A five-year-old girl from Changsha, the capital of central China’s Hunan province, was recently prescribed Promethazine, an antihistamine for treating allergies. While the prescription said the girl should be given only 3/5 of one tablet of the drug, her father misunderstood the script as saying 3 to 5 tablets each time. This resulted in him feeding his daughter five tablets at one time, the Voice of China, the flagship radio channel of China National Radio, reported.

This antihistamine not only treats allergies, but also people who have trouble sleeping, plus nausea. The overdose sedated the girl for three days, which caused her parents to send her to Hunan Children’s Hospital, where their daughter received hemodialysis to remove the drug overdose, according to Long Rong, deputy head at the hospital’s dispensary.

Officials said it was not uncommon that children – or adults – were given an incorrect dose of medicine that led to damage to internal organs, permanent hearing impairment, or was even life-threatening.

But, to be fair, it is difficult for parents to split a tablet meant for adults into an accurate dose for pediatric patients, Long said. And it was not efficient to advise parents to crush pills into halves or smaller portions to give to their children.

On top of measuring medication doses according to a child’s body weight or body surface area, pediatric drug dosing also needs to be based on the physiological characteristics of the child and the pharmacokinetic parameters of the drug, Long explained.

Forms of medicine should be provided that are appropriate for various ages, yet the Chinese market lacked this.

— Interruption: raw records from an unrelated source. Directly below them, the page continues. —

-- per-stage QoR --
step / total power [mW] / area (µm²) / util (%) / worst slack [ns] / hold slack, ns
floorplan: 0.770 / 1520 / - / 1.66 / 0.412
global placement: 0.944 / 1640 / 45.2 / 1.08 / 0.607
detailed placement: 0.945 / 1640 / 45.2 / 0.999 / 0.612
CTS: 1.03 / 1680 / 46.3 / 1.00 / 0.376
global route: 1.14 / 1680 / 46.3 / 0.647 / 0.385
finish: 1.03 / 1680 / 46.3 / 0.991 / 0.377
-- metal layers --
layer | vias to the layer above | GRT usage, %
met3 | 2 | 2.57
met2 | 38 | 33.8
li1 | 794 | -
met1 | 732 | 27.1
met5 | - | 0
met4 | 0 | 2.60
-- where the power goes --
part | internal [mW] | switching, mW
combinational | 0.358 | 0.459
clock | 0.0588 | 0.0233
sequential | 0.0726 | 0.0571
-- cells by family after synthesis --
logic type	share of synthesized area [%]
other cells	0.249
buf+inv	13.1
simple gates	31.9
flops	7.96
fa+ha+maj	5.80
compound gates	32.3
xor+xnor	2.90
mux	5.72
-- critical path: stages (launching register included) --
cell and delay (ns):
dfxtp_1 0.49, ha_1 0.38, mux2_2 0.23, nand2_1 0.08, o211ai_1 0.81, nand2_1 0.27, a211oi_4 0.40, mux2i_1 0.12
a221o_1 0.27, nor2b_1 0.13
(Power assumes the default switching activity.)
==> src/rtl/isq_pkg.sv <==
package isq_pkg;
  localparam int NUM_SRC    = 10;
  localparam int SW_LEVELS  = 3;
  localparam int HW_SRC     = NUM_SRC - SW_LEVELS;
  localparam int IDX_W      = $clog2(NUM_SRC);
  localparam int ADDR_W     = 20;
  localparam int ST_W       = 8;
  localparam int STK_DEPTH  = 8;
  localparam int VEC_STRIDE = 8;
  localparam logic [ADDR_W-1:0] BASE_INT = 20'h20000;
  localparam logic [ADDR_W-1:0] BASE_EXT = 20'h40000;
  // sources whose entry also saves the status word
  localparam logic [NUM_SRC-1:0] SAVE_MASK = 10'b00_0000_0110;

  typedef logic [NUM_SRC-1:0] src_vec_t;
  typedef logic [IDX_W-1:0]   src_idx_t;
  typedef enum logic {SEQ_IDLE, SEQ_ENTER} seq_state_t;

  // lowest set index (highest priority); zero when none set
  function automatic src_idx_t first_set_f(src_vec_t v);
    src_idx_t r = '0;
    for (int i = NUM_SRC - 1; i >= 0; i--) begin
      if (v[i]) r = src_idx_t'(i);
    end
    return r;
  endfunction

  // sources strictly above the highest-priority in-service source
  function automatic src_vec_t above_f(src_vec_t nest);
    src_vec_t r = '0;
    logic seen = 1'b0;
    for (int i = 0; i < NUM_SRC; i++) begin
      seen = seen | nest[i];
      r[i] = ~seen;
    end
    return r;
  endfunction

  // bits 0..idx set
  function automatic src_vec_t upto_f(src_idx_t idx);
    src_vec_t r = '0;
    for (int i = 0; i < NUM_SRC; i++) begin
      r[i] = (src_idx_t'(i) <= idx);
    end
    return r;
  endfunction

  function automatic src_vec_t onehot_f(src_idx_t idx);
    return src_vec_t'(1) << idx;
  endfunction

  function automatic logic [ADDR_W-1:0] vec_addr_f(src_idx_t idx, logic ext);
    logic [ADDR_W-1:0] base = ext ? BASE_EXT : BASE_INT;
    return base + ADDR_W'(idx) * ADDR_W'(VEC_STRIDE);
  endfunction
endpackage

==> src/rtl/isq_lifo.sv <==
module isq_lifo #(
  parameter int DEPTH = 8,
  parameter int W     = 20
) (
  input  logic         clk,
  input  logic         rst_n,
  input  logic         push,
  input  logic         pop,
  input  logic [W-1:0] din,
  output logic [W-1:0] top,
  output logic         ovf
);
  localparam int CW = $clog2(DEPTH + 1);
  localparam int AW = $clog2(DEPTH);

  logic [W-1:0]  mem [DEPTH];
  logic [CW-1:0] cnt;
  logic          full;
  logic          empty;
  logic [AW-1:0] top_idx;

  assign full    = (cnt == CW'(DEPTH));
  assign empty   = (cnt == '0);
  assign top_idx = AW'(cnt - CW'(1));
  assign top     = empty ? '0 : mem[top_idx];

  always_ff @(posedge clk) begin
    if (push && !full) mem[AW'(cnt)] <= din;
  end

  always_ff @(posedge clk or negedge rst_n) begin
    if (!rst_n) begin
      cnt <= '0;
      ovf <= 1'b0;
    end else begin
      if (push && full) ovf <= 1'b1;
      if (push && !full)      cnt <= cnt + CW'(1);
      else if (pop && !empty) cnt <= cnt - CW'(1);
    end
  end

  AST_OVF_ON_FULL_PUSH: assert property (@(posedge clk) disable iff (!rst_n)
    (push && full) |=> ovf);
  AST_OVF_STICKY: assert property (@(posedge clk) disable iff (!rst_n)
    ovf |=> ovf);
  AST_DEPTH_HELD: assert property (@(posedge clk) disable iff (!rst_n)
    (push && full) |=> $stable(cnt));
endmodule

==> src/rtl/isq_flags.sv <==
module isq_flags
  import isq_pkg::*;
(
  input  logic                 clk,
  input  logic                 rst_n,
  input  logic [HW_SRC-1:0]    hw_req,
  input  logic                 sw_set_en,
  input  logic [SW_LEVELS-1:0] sw_set,
  input  logic                 mask_wr_en,
  input  src_vec_t             mask_wr_data,
  input  src_vec_t             ent_set,
  input  src_vec_t             ret_clr,
  output src_vec_t             latch,
  output src_vec_t             mask,
  output src_vec_t             nest
);
  for (genvar g = 0; g < NUM_SRC; g++) begin : g_src
    logic raise;
    logic pend_q;
    logic serv_q;
    if (g < HW_SRC) begin : g_hw
      assign raise = hw_req[g];
    end else begin : g_sw
      assign raise = sw_set_en & sw_set[g - HW_SRC];
    end

    // a return clears the bit even when a raise arrives in the same cycle
    always_ff @(posedge clk or negedge rst_n) begin
      if (!rst_n)                     pend_q <= 1'b0;
      else if (ret_clr[g])            pend_q <= 1'b0;
      else if (raise || ent_set[g])   pend_q <= 1'b1;
    end

    always_ff @(posedge clk or negedge rst_n) begin
      if (!rst_n)          serv_q <= 1'b0;
      else if (ret_clr[g]) serv_q <= 1'b0;
      else if (ent_set[g]) serv_q <= 1'b1;
    end

    assign latch[g] = pend_q;
    assign nest[g]  = serv_q;
  end

  always_ff @(posedge clk or negedge rst_n) begin
    if (!rst_n)          mask <= '0;
    else if (mask_wr_en) mask <= mask_wr_data;
  end

  AST_SW_RAISE_LATCHED: assert property (@(posedge clk) disable iff (!rst_n)
    (sw_set_en && sw_set[0] && !ret_clr[HW_SRC]) |=> latch[HW_SRC]);
endmodule

==> src/rtl/nest_irq_seq.sv <==
module nest_irq_seq
  import isq_pkg::*;
(
  input  logic                 clk,
  input  logic                 rst_n,
  input  logic [HW_SRC-1:0]    irq_in,
  input  logic                 sw_set_en,
  input  logic [SW_LEVELS-1:0] sw_set,
  input  logic                 mask_wr_en,
  input  logic [NUM_SRC-1:0]   mask_wr_data,
  input  logic                 core_ready,
  input  logic                 ext_sel,
  input  logic [ADDR_W-1:0]    cur_pc,
  input  logic [ST_W-1:0]      st_in,
  input  logic                 rti,
  output logic                 vec_valid,
  output logic [IDX_W-1:0]     vec_src,
  output logic [ADDR_W-1:0]    vec_addr,
  output logic                 ret_valid,
  output logic [IDX_W-1:0]     ret_src,
  output logic [ADDR_W-1:0]    ret_pc,
  output logic                 st_restore,
  output logic [ST_W-1:0]      st_out,
  output logic [NUM_SRC-1:0]   latch_q,
  output logic [NUM_SRC-1:0]   nest_q,
  output logic                 pc_ovf,
  output logic                 st_ovf
);
  seq_state_t state_q;
  src_idx_t   sel_q;
  src_vec_t   mask_w;
  src_vec_t   eligible;
  src_idx_t   win_idx;
  src_idx_t   ret_idx;
  src_vec_t   ent_set;
  src_vec_t   ret_clr;
  logic       rec_go;
  logic       ent_go;
  logic       rti_go;
  logic       st_push;
  logic       st_pop;
  logic [ADDR_W-1:0] pc_top;
  logic [ST_W-1:0]   st_top;

  isq_flags u_flags (
    .clk          (clk),
    .rst_n        (rst_n),
    .hw_req       (irq_in),
    .sw_set_en    (sw_set_en),
    .sw_set       (sw_set),
    .mask_wr_en   (mask_wr_en),
    .mask_wr_data (mask_wr_data),
    .ent_set      (ent_set),
    .ret_clr      (ret_clr),
    .latch        (latch_q),
    .mask         (mask_w),
    .nest         (nest_q)
  );

  // recognition: pending, enabled (source 0 always), above every in-service source
  assign eligible = latch_q & (mask_w | src_vec_t'(1)) & above_f(nest_q);
  assign win_idx  = first_set_f(eligible);
  assign ret_idx  = first_set_f(nest_q);

  assign rti_go  = rti && (state_q == SEQ_IDLE) && (|nest_q);
  assign rec_go  = (state_q == SEQ_IDLE) && core_ready && !rti_go && (|eligible);
  assign ent_go  = (state_q == SEQ_ENTER);
  assign ent_set = ent_go ? onehot_f(sel_q) : '0;
  assign ret_clr = rti_go ? onehot_f(ret_idx) : '0;
  assign st_push = ent_go && SAVE_MASK[sel_q];
  assign st_pop  = rti_go && SAVE_MASK[ret_idx];

  isq_lifo #(.DEPTH(STK_DEPTH), .W(ADDR_W)) u_pc_stk (
    .clk   (clk),
    .rst_n (rst_n),
    .push  (ent_go),
    .pop   (rti_go),
    .din   (cur_pc),
    .top   (pc_top),
    .ovf   (pc_ovf)
  );

  isq_lifo #(.DEPTH(STK_DEPTH), .W(ST_W)) u_st_stk (
    .clk   (clk),
    .rst_n (rst_n),
    .push  (st_push),
    .pop   (st_pop),
    .din   (st_in),
    .top   (st_top),
    .ovf   (st_ovf)
  );

  always_ff @(posedge clk or negedge rst_n) begin
    if (!rst_n) begin
      state_q <= SEQ_IDLE;
      sel_q   <= '0;
    end else if (rec_go) begin
      state_q <= SEQ_ENTER;
      sel_q   <= win_idx;
    end else if (ent_go) begin
      state_q <= SEQ_IDLE;
    end
  end

  always_ff @(posedge clk or negedge rst_n) begin
    if (!rst_n) begin
      vec_valid  <= 1'b0;
      vec_src    <= '0;
      vec_addr   <= '0;
      ret_valid  <= 1'b0;
      ret_src    <= '0;
      ret_pc     <= '0;
      st_restore <= 1'b0;
      st_out     <= '0;
    end else begin
      vec_valid  <= ent_go;
      ret_valid  <= rti_go;
      st_restore <= st_pop;
      if (ent_go) begin
        vec_src  <= sel_q;
        vec_addr <= vec_addr_f(sel_q, ext_sel);
      end
      if (rti_go) begin
        ret_src <= ret_idx;
        ret_pc  <= pc_top;
      end
      if (st_pop) st_out <= st_top;
    end
  end

  AST_VEC_ONE_CYCLE: assert property (@(posedge clk) disable iff (!rst_n)
    vec_valid |=> !vec_valid);
  AST_VEC_MARKED: assert property (@(posedge clk) disable iff (!rst_n)
    vec_valid |-> (latch_q[vec_src] && nest_q[vec_src]));
  AST_NEST_PRIO: assert property (@(posedge clk) disable iff (!rst_n)
    vec_valid |-> (($past(nest_q) & upto_f(vec_src)) == '0));
  AST_NO_VEC_AND_RET: assert property (@(posedge clk) disable iff (!rst_n)
    !(vec_valid && ret_valid));
  AST_RET_CLEARED: assert property (@(posedge clk) disable iff (!rst_n)
    ret_valid |-> (!nest_q[ret_src] && !latch_q[ret_src]));
  AST_ST_ONLY_SAVERS: assert property (@(posedge clk) disable iff (!rst_n)
    st_restore |-> (ret_valid && SAVE_MASK[ret_src]));
  AST_ENTER_WHEN_READY: assert property (@(posedge clk) disable iff (!rst_n)
    ent_go |-> $past(core_ready));
  AST_VEC_BASE_RANGE: assert property (@(posedge clk) disable iff (!rst_n)
    vec_valid |-> (vec_addr >= BASE_INT));
endmodule
`src/rtl/gpio_irq_pkg.sv`:
```
// Package: shared register address map and word-decode helper for the GPIO
// controller. Assumes byte addresses with 32-bit words (bits [1:0] ignored).
package gpio_irq_pkg;

    localparam int ADDR_W = 8;
    typedef logic [ADDR_W-1:0] reg_addr_t;

    localparam reg_addr_t A_DOUT   = 8'h00;
    localparam reg_addr_t A_DIN    = 8'h04;
    localparam reg_addr_t A_DIR    = 8'h08;
    localparam reg_addr_t A_SET    = 8'h10;
    localparam reg_addr_t A_CLR    = 8'h14;
    localparam reg_addr_t A_PEN    = 8'h18;
    localparam reg_addr_t A_PTYP   = 8'h1C;
    localparam reg_addr_t A_IEN    = 8'h20;
    localparam reg_addr_t A_RAW    = 8'h24;
    localparam reg_addr_t A_MSTAT  = 8'h28;
    localparam reg_addr_t A_MASK   = 8'h2C;
    localparam reg_addr_t A_ACK    = 8'h30;
    localparam reg_addr_t A_SENSE  = 8'h34;
    localparam reg_addr_t A_BOTH   = 8'h38;
    localparam reg_addr_t A_POL    = 8'h3C;

    // True when byte address a falls in the word at offset off.
    function automatic logic word_hit(input reg_addr_t a, input reg_addr_t off);
        return a[ADDR_W-1:2] == off[ADDR_W-1:2];
    endfunction

endpackage

```
`src/rtl/gpio_sync.sv`:
```
// Module: multi-stage synchroniser for a vector of asynchronous inputs.
// Assumes each bit is independent (no bus coherency across bits).
module gpio_sync #(
    parameter int W      = 32,
    parameter int STAGES = 2
) (
    input  logic         clk,
    input  logic         rst_n,
    input  logic [W-1:0] d,
    output logic [W-1:0] q
);
    logic [W-1:0] stage_q [STAGES];

    // Shift the input through the flop chain.
    always_ff @(posedge clk) begin
        if (!rst_n) begin
            for (int s = 0; s < STAGES; s++) stage_q[s] <= '0;
        end else begin
            stage_q[0] <= d;
            for (int s = 1; s < STAGES; s++) stage_q[s] <= stage_q[s-1];
        end
    end

    assign q = stage_q[STAGES-1];
endmodule

```
`src/rtl/gpio_regfile.sv`:
```
// Module: software-visible configuration storage and output data, including
// the write-one set/clear path and the acknowledge pulse. Assumes a one-cycle
// write strobe; addresses not decoded here are ignored on write.
module gpio_regfile #(
    parameter int NPINS = 32
) (
    input  logic                          clk,
    input  logic                          rst_n,
    input  logic                          wr_en,
    input  gpio_irq_pkg::reg_addr_t       addr,
    input  logic [NPINS-1:0]              wdata,
    output logic [NPINS-1:0]              dout_q,
    output logic [NPINS-1:0]              dir_q,
    output logic [NPINS-1:0]              pen_q,
    output logic [NPINS-1:0]              ptyp_q,
    output logic [NPINS-1:0]              ien_q,
    output logic [NPINS-1:0]              mask_q,
    output logic [NPINS-1:0]              sense_q,
    output logic [NPINS-1:0]              both_q,
    output logic [NPINS-1:0]              pol_q,
    output logic [NPINS-1:0]              ack_bits
);
    import gpio_irq_pkg::*;

    // Output data: direct write, or bitwise set / clear.
    always_ff @(posedge clk) begin
        if (!rst_n)                            dout_q <= '0;
        else if (wr_en && word_hit(addr, A_DOUT)) dout_q <= wdata;
        else if (wr_en && word_hit(addr, A_SET))  dout_q <= dout_q | wdata;
        else if (wr_en && word_hit(addr, A_CLR))  dout_q <= dout_q & ~wdata;
    end

    // Plain read/write configuration registers.
    always_ff @(posedge clk) begin
        if (!rst_n) begin
            dir_q   <= '0;
            pen_q   <= '0;
            ptyp_q  <= '0;
            ien_q   <= '0;
            mask_q  <= '0;
            sense_q <= '0;
            both_q  <= '0;
            pol_q   <= '0;
        end else if (wr_en) begin
            if (word_hit(addr, A_DIR))   dir_q   <= wdata;
            if (word_hit(addr, A_PEN))   pen_q   <= wdata;
            if (word_hit(addr, A_PTYP))  ptyp_q  <= wdata;
            if (word_hit(addr, A_IEN))   ien_q   <= wdata;
            if (word_hit(addr, A_MASK))  mask_q  <= wdata;
            if (word_hit(addr, A_SENSE)) sense_q <= wdata;
            if (word_hit(addr, A_BOTH))  both_q  <= wdata;
            if (word_hit(addr, A_POL))   pol_q   <= wdata;
        end
    end

    // Acknowledge pulse: one cycle of write data when the ack word is hit.
    always_comb begin
        ack_bits = (wr_en && word_hit(addr, A_ACK)) ? wdata : '0;
    end

    // bits written to the set word are 1 afterwards.
    p_set_bits_r3: assert property (@(posedge clk) disable iff (!rst_n)
        $past(wr_en && word_hit(addr, A_SET)) |-> ((dout_q & $past(wdata)) == $past(wdata)));

    // bits written to the clear word are 0 afterwards.
    p_clr_bits_r3: assert property (@(posedge clk) disable iff (!rst_n)
        $past(wr_en && word_hit(addr, A_CLR)) |-> ((dout_q & $past(wdata)) == '0));

    // direction holds when no write occurred.
    p_dir_hold_r2: assert property (@(posedge clk) disable iff (!rst_n)
        !$past(wr_en) |-> $stable(dir_q));
endmodule

```
`src/rtl/gpio_irq_detect.sv`:
```
// Module: per-pin interrupt detector. Edge events latch until acknowledged;
// level status follows the active condition. Assumes sync_in is already
// synchronised to clk.
module gpio_irq_detect #(
    parameter int NPINS = 32
) (
    input  logic             clk,
    input  logic             rst_n,
    input  logic [NPINS-1:0] sync_in,
    input  logic [NPINS-1:0] ien,
    input  logic [NPINS-1:0] sense_lvl,
    input  logic [NPINS-1:0] both,
    input  logic [NPINS-1:0] pol,
    input  logic [NPINS-1:0] ack,
    output logic [NPINS-1:0] raw_st
);
    logic [NPINS-1:0] prev_q;
    logic [NPINS-1:0] raw_q;
    logic [NPINS-1:0] raw_d;

    // Keep last cycle's synchronised input for edge comparison.
    always_ff @(posedge clk) begin
        if (!rst_n) prev_q <= '0;
        else        prev_q <= sync_in;
    end

    for (genvar g = 0; g < NPINS; g++) begin : g_pin
        logic rise, fall, evt;
        // Next status for this pin from its trigger configuration.
        always_comb begin
            rise = sync_in[g] & ~prev_q[g];
            fall = ~sync_in[g] & prev_q[g];
            evt  = both[g] ? (rise | fall) : (pol[g] ? fall : rise);
            if (sense_lvl[g]) raw_d[g] = ien[g] & (sync_in[g] ^ pol[g]);
            else              raw_d[g] = ien[g] & ((raw_q[g] & ~ack[g]) | evt);
        end
    end

    // Register the status vector.
    always_ff @(posedge clk) begin
        if (!rst_n) raw_q <= '0;
        else        raw_q <= raw_d;
    end

    assign raw_st = raw_q;

    // a pin disabled last cycle shows no status.
    p_disabled_quiet_r10: assert property (@(posedge clk) disable iff (!rst_n)
        (raw_q & ~$past(ien)) == '0);

    // a newly set edge-mode bit needs a change on the synchronised input.
    p_edge_needs_change_r6: assert property (@(posedge clk) disable iff (!rst_n)
        (raw_q & ~$past(raw_q) & ~$past(sense_lvl) & ~$past(sync_in ^ prev_q)) == '0);

    // an inactive level pin shows no status.
    p_level_inactive_r8: assert property (@(posedge clk) disable iff (!rst_n)
        ($past(sense_lvl) & ~$past(sync_in ^ pol) & raw_q) == '0);
endmodule

```
`src/rtl/gpio_irq_ctrl.sv`:
```
// Module: top of the GPIO controller. Ties the register file, the input
// synchroniser and the interrupt detector together and provides read-back.
// Assumes the bus samples bus_rdata combinationally from bus_addr.
module gpio_irq_ctrl #(
    parameter int NPINS = 32
) (
    input  logic                               clk,
    input  logic                               rst_n,
    input  logic                               bus_wr,
    input  logic [gpio_irq_pkg::ADDR_W-1:0]    bus_addr,
    input  logic [NPINS-1:0]                   bus_wdata,
    output logic [NPINS-1:0]                   bus_rdata,
    input  logic [NPINS-1:0]                   pin_in,
    output logic [NPINS-1:0]                   pin_out,
    output logic [NPINS-1:0]                   pin_oe,
    output logic                               irq_out
);
    import gpio_irq_pkg::*;

    localparam int SYNC_STAGES = 2;

    logic [NPINS-1:0] dout_q, dir_q, pen_q, ptyp_q, ien_q, mask_q;
    logic [NPINS-1:0] sense_q, both_q, pol_q, ack_bits;
    logic [NPINS-1:0] pin_sync, raw_st, masked_st;

    gpio_regfile #(.NPINS(NPINS)) u_regs (
        .clk(clk), .rst_n(rst_n), .wr_en(bus_wr), .addr(bus_addr), .wdata(bus_wdata),
        .dout_q(dout_q), .dir_q(dir_q), .pen_q(pen_q), .ptyp_q(ptyp_q),
        .ien_q(ien_q), .mask_q(mask_q), .sense_q(sense_q), .both_q(both_q),
        .pol_q(pol_q), .ack_bits(ack_bits)
    );

    gpio_sync #(.W(NPINS), .STAGES(SYNC_STAGES)) u_sync (
        .clk(clk), .rst_n(rst_n), .d(pin_in), .q(pin_sync)
    );

    gpio_irq_detect #(.NPINS(NPINS)) u_det (
        .clk(clk), .rst_n(rst_n), .sync_in(pin_sync), .ien(ien_q),
        .sense_lvl(sense_q), .both(both_q), .pol(pol_q), .ack(ack_bits),
        .raw_st(raw_st)
    );

    // Masked status and combined interrupt.
    always_comb begin
        masked_st = raw_st & ~mask_q;
        irq_out   = |masked_st;
    end

    assign pin_out = dout_q;
    assign pin_oe  = dir_q;

    // Read-back multiplexer; write-only and unmapped words read 0.
    always_comb begin
        bus_rdata = '0;
        if      (word_hit(bus_addr, A_DOUT))  bus_rdata = dout_q;
        else if (word_hit(bus_addr, A_DIN))   bus_rdata = pin_sync;
        else if (word_hit(bus_addr, A_DIR))   bus_rdata = dir_q;
        else if (word_hit(bus_addr, A_PEN))   bus_rdata = pen_q;
        else if (word_hit(bus_addr, A_PTYP))  bus_rdata = ptyp_q;
        else if (word_hit(bus_addr, A_IEN))   bus_rdata = ien_q;
        else if (word_hit(bus_addr, A_RAW))   bus_rdata = raw_st;
        else if (word_hit(bus_addr, A_MSTAT)) bus_rdata = masked_st;
        else if (word_hit(bus_addr, A_MASK))  bus_rdata = mask_q;
        else if (word_hit(bus_addr, A_SENSE)) bus_rdata = sense_q;
        else if (word_hit(bus_addr, A_BOTH))  bus_rdata = both_q;
        else if (word_hit(bus_addr, A_POL))   bus_rdata = pol_q;
    end

    // all pins masked means no interrupt.
    p_mask_all_r11: assert property (@(posedge clk) disable iff (!rst_n)
        (&mask_q) |-> !irq_out);

    // the interrupt needs some raw status behind it.
    p_irq_has_source_r11: assert property (@(posedge clk) disable iff (!rst_n)
        irq_out |-> (raw_st != '0));
endmodule

```
**src/rtl/bytelink_tx.sv**
```systemverilog
module bytelink_tx #(
  parameter int DEPTH       = 32,
  parameter int BP_SLACK    = 4,
  parameter int WORD_BYTES  = 16,
  parameter int BURST_WORDS = 64,
  parameter int TMO_CYCLES  = 256
) (
  input  logic       clk,
  input  logic       rst_n,
  input  logic       wr_en,
  input  logic [7:0] wr_data,
  input  logic       chk_en,
  input  logic       unlimited,
  input  logic       tmo_clr,
  output logic       bp_o,
  output logic       link_clk_o,
  output logic [7:0] link_data_o,
  output logic       link_dir_o,
  output logic       tmo_o
);
  localparam int AW = $clog2(DEPTH);
  localparam int SW = $clog2(WORD_BYTES + 1);
  localparam int BW = $clog2(BURST_WORDS + 1);
  localparam int TW = $clog2(TMO_CYCLES + 1);

  logic [7:0]    mem [DEPTH];
  logic [AW-1:0] wptr, rptr;
  logic [AW:0]   count;
  logic [SW-1:0] slot;
  logic [BW-1:0] bcnt;
  logic [TW-1:0] wcnt;
  logic [7:0]    data_q, sum_q;
  logic          busy, chk_q, clk_q, gap, tmo_q, dir_q;

  logic push, pop, can_start, send, chk_w, last, fire;
  logic [7:0] head;

  assign head      = mem[rptr];
  assign push      = wr_en && (count != (AW+1)'(DEPTH));
  assign can_start = !busy && !gap && !clk_q && (count >= (AW+1)'(WORD_BYTES));
  assign send      = busy || can_start;
  assign chk_w     = busy ? chk_q : chk_en;
  assign last      = send && (slot == (chk_w ? SW'(WORD_BYTES) : SW'(WORD_BYTES - 1)));
  assign pop       = send && (slot < SW'(WORD_BYTES));
  assign fire      = !send && (count != '0) && (wcnt == TW'(TMO_CYCLES - 1));

  assign bp_o        = count >= (AW+1)'(DEPTH - BP_SLACK);
  assign link_clk_o  = clk_q;
  assign link_data_o = data_q;
  assign link_dir_o  = dir_q;
  assign tmo_o       = tmo_q;

  always_ff @(posedge clk) begin
    if (push) mem[wptr] <= wr_data;
  end

  always_ff @(posedge clk) begin
    if (!rst_n) begin
      wptr  <= '0;
      rptr  <= '0;
      count <= '0;
    end else begin
      if (push) wptr <= wptr + 1'b1;
      if (pop)  rptr <= rptr + 1'b1;
      count <= count + (AW+1)'(push) - (AW+1)'(pop);
    end
  end

  always_ff @(posedge clk) begin
    if (!rst_n) begin
      busy   <= 1'b0;
      chk_q  <= 1'b0;
      clk_q  <= 1'b0;
      slot   <= '0;
      data_q <= '0;
      sum_q  <= '0;
      dir_q  <= 1'b0;
    end else begin
      dir_q <= 1'b1;
      if (send) begin
        clk_q  <= ~clk_q;
        data_q <= pop ? head : sum_q;
        slot   <= last ? '0 : slot + 1'b1;
        busy   <= !last;
        chk_q  <= chk_w;
        if (pop) sum_q <= ((slot == '0) ? 8'd0 : sum_q) + head;
      end else if (clk_q) begin
        clk_q <= 1'b0;
      end
    end
  end

  always_ff @(posedge clk) begin
    if (!rst_n) begin
      bcnt <= '0;
      gap  <= 1'b0;
    end else if (!send) begin
      bcnt <= '0;
      gap  <= 1'b0;
    end else if (last) begin
      if (unlimited) begin
        bcnt <= '0;
      end else if (bcnt == BW'(BURST_WORDS - 1)) begin
        bcnt <= '0;
        gap  <= 1'b1;
      end else begin
        bcnt <= bcnt + 1'b1;
      end
    end
  end

  always_ff @(posedge clk) begin
    if (!rst_n) begin
      wcnt  <= '0;
      tmo_q <= 1'b0;
    end else begin
      if (send || count == '0) wcnt <= '0;
      else if (wcnt != TW'(TMO_CYCLES)) wcnt <= wcnt + 1'b1;
      if (fire) tmo_q <= 1'b1;
      else if (tmo_clr) tmo_q <= 1'b0;
    end
  end


  fifo_bound_chk: assert property (@(posedge clk) disable iff (!rst_n)
    count <= (AW+1)'(DEPTH));


  full_drop_chk: assert property (@(posedge clk) disable iff (!rst_n)
    (count == (AW+1)'(DEPTH) && !pop) |=> count == (AW+1)'(DEPTH));


  start_full_chk: assert property (@(posedge clk) disable iff (!rst_n)
    $rose(busy) |-> $past(count) >= (AW+1)'(WORD_BYTES));


  data_align_chk: assert property (@(posedge clk) disable iff (!rst_n)
    $stable(link_clk_o) |-> $stable(link_data_o));


  tmo_hold_chk: assert property (@(posedge clk) disable iff (!rst_n)
    (tmo_o && !tmo_clr) |=> tmo_o);
endmodule

```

Developing drugs for children was a lot more difficult than adults as the risk of clinical studies in children and infants was much higher, according to the owner of a Chinese pharmaceutical maker named Yang.

For instance, a drug would have to be designed with different doses and different ways of being administered to match the child’s age. It was very difficult to recruit volunteers for drug tests, as parents would be unlikely to say ‘yes’ to substances that had been proven safe and effective.

The Chinese government should set up policies to assist the development of a drug industry for children, Yang said, adding that more technical support in terms of conducting clinical trials should be provided to drug companies.